Geingob says culture should unite the nation

28 Apr 2019 13:40pm
BERSEBA, 28 APR (NAMPA) – Cultural values are the anchor that keeps the Namibian ship steady in rough seas and they are the foundations upon which the Namibian house is built, President Hage Geingob has said.
The Head of State said this in a speech delivered on his behalf at the eighth annual /Hai-/Khaua Traditional Authority festival here on Saturday.
“No society is able to pursue shared progress and development without a strong cultural framework. A cultural framework is a prerequisite for the formation of value systems and the identification of priorities for social progress,” noted Geingob.
He said when the morals and beliefs of the Namibian people were shaken, when their traditions were broken and when they were divided through Bantustans, they fought back against this unwelcome interference, firstly through pockets of resistance led by luminaries such as Kaptein Hendrik Witbooi, Samuel Maharero, Mandume ya Ndemufayo, Nyangana WaMukuwe, and others.

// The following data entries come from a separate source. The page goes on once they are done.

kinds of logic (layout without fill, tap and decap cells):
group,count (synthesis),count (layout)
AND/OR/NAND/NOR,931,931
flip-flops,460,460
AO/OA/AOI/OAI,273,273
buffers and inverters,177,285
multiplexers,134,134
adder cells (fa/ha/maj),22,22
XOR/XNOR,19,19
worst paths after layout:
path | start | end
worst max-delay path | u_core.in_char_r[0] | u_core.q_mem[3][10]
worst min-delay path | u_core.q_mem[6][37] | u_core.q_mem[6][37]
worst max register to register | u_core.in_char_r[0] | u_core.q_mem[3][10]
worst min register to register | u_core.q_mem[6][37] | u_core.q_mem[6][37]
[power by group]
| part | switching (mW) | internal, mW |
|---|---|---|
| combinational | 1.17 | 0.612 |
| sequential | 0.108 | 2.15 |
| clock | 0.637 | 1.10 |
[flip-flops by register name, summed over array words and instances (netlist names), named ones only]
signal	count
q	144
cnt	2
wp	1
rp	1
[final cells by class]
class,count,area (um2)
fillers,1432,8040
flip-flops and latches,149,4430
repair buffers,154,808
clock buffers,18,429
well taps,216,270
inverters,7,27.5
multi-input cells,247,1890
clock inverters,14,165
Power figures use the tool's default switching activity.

“These cultural icons would later provide the inspiration for the liberation fighters of the 1960s, who under a full mandate to unite all our people, cultivated a spirit of nationalism within the Namibian people, in order to fight the common enemy as united people,” the president remarked.

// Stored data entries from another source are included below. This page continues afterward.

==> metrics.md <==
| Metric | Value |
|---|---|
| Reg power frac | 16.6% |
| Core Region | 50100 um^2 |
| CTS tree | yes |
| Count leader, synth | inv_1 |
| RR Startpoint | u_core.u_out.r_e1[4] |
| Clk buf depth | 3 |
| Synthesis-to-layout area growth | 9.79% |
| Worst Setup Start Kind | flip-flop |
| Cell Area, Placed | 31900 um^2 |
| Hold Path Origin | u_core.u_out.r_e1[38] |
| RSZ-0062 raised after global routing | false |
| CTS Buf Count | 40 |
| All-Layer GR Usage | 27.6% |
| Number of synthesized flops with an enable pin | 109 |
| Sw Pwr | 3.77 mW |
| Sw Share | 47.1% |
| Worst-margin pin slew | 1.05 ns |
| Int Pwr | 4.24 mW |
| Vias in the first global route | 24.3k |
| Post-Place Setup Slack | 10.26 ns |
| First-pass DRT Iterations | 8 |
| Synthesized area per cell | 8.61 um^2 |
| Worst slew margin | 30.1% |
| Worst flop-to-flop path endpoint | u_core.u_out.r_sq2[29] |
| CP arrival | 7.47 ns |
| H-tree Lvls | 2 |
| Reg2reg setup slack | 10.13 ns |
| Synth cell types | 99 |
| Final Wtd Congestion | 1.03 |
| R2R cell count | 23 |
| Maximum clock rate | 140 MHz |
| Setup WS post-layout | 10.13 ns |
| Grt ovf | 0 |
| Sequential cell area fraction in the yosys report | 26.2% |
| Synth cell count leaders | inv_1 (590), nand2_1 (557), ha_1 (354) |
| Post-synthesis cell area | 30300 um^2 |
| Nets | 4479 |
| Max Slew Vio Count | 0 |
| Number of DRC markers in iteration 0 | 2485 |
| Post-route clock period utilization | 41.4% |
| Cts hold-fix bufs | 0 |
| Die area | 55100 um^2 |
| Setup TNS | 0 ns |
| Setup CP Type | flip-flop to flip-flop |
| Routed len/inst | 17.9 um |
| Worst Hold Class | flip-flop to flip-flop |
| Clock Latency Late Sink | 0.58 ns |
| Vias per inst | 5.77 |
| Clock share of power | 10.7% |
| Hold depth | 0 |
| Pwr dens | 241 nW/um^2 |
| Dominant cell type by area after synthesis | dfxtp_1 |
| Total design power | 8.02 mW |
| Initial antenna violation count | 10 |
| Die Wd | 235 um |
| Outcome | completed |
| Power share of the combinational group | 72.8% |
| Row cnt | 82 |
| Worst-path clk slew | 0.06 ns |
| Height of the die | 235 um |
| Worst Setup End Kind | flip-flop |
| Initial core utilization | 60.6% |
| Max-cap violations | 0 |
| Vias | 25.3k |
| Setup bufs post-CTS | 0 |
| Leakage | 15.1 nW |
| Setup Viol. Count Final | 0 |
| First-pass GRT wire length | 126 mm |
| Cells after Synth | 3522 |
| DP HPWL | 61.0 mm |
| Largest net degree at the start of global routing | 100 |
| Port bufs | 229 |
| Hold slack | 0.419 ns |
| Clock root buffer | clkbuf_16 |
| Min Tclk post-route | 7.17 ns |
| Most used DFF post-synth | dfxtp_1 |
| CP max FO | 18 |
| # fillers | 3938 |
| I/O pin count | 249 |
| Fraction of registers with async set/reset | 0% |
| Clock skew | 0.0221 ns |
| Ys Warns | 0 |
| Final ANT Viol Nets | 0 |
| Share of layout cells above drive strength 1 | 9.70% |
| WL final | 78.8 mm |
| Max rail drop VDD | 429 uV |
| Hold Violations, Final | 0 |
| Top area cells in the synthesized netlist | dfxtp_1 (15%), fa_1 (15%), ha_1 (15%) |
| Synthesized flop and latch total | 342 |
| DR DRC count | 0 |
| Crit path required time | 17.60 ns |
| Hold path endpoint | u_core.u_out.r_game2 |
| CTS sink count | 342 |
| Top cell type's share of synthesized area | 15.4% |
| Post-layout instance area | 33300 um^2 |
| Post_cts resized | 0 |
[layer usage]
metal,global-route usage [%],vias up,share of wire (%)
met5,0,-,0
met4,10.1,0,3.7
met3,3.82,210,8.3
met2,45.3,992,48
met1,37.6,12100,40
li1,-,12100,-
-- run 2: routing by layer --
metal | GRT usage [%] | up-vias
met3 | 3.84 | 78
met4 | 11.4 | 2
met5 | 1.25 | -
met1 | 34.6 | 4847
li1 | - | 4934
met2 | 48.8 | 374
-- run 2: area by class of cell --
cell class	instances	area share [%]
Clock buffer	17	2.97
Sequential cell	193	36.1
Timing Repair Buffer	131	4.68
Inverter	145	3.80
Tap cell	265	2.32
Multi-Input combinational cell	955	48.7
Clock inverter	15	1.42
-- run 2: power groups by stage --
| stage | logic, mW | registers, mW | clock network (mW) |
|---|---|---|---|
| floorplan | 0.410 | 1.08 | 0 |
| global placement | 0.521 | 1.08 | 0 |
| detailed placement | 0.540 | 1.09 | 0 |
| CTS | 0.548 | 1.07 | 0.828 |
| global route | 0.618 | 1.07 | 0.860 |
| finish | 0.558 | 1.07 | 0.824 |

He added that due to the united front provided by the heroes and heroines of the liberation struggle, who emerged from different cultures and different backgrounds from all over the country, the inhabitants of Namibia now enjoy the fruits of independence and can once again celebrate the splendour of their respective traditions and cultures.
Geingob further said the celebration of cultural festivals should be viewed as platforms that provide the cross fertilisation of cultures and social affiliation amongst different groups within Namibia, irrespective of ethnicity, race or region.
He said people should always celebrate and be proud of their culture, stressing that they should guard culture against those elements who aim to divide the nation through the propagation of cultural tribalism.
Geingob went on to say that culture should be the mortar that binds the nation and not the fire that divides it.
He emphasised that the economic development and maintenance of peace in Namibia is dependent on a robust social network infrastructure, coupled with high trust between the people and the government vertically and high trust between the respective cultural groups horizontally.
“It is therefore important that we refrain from politicising ethnicity, which causes people to identify themselves by their ethnic groups instead of seeing themselves as part of the broader, culturally diverse, Namibian house.”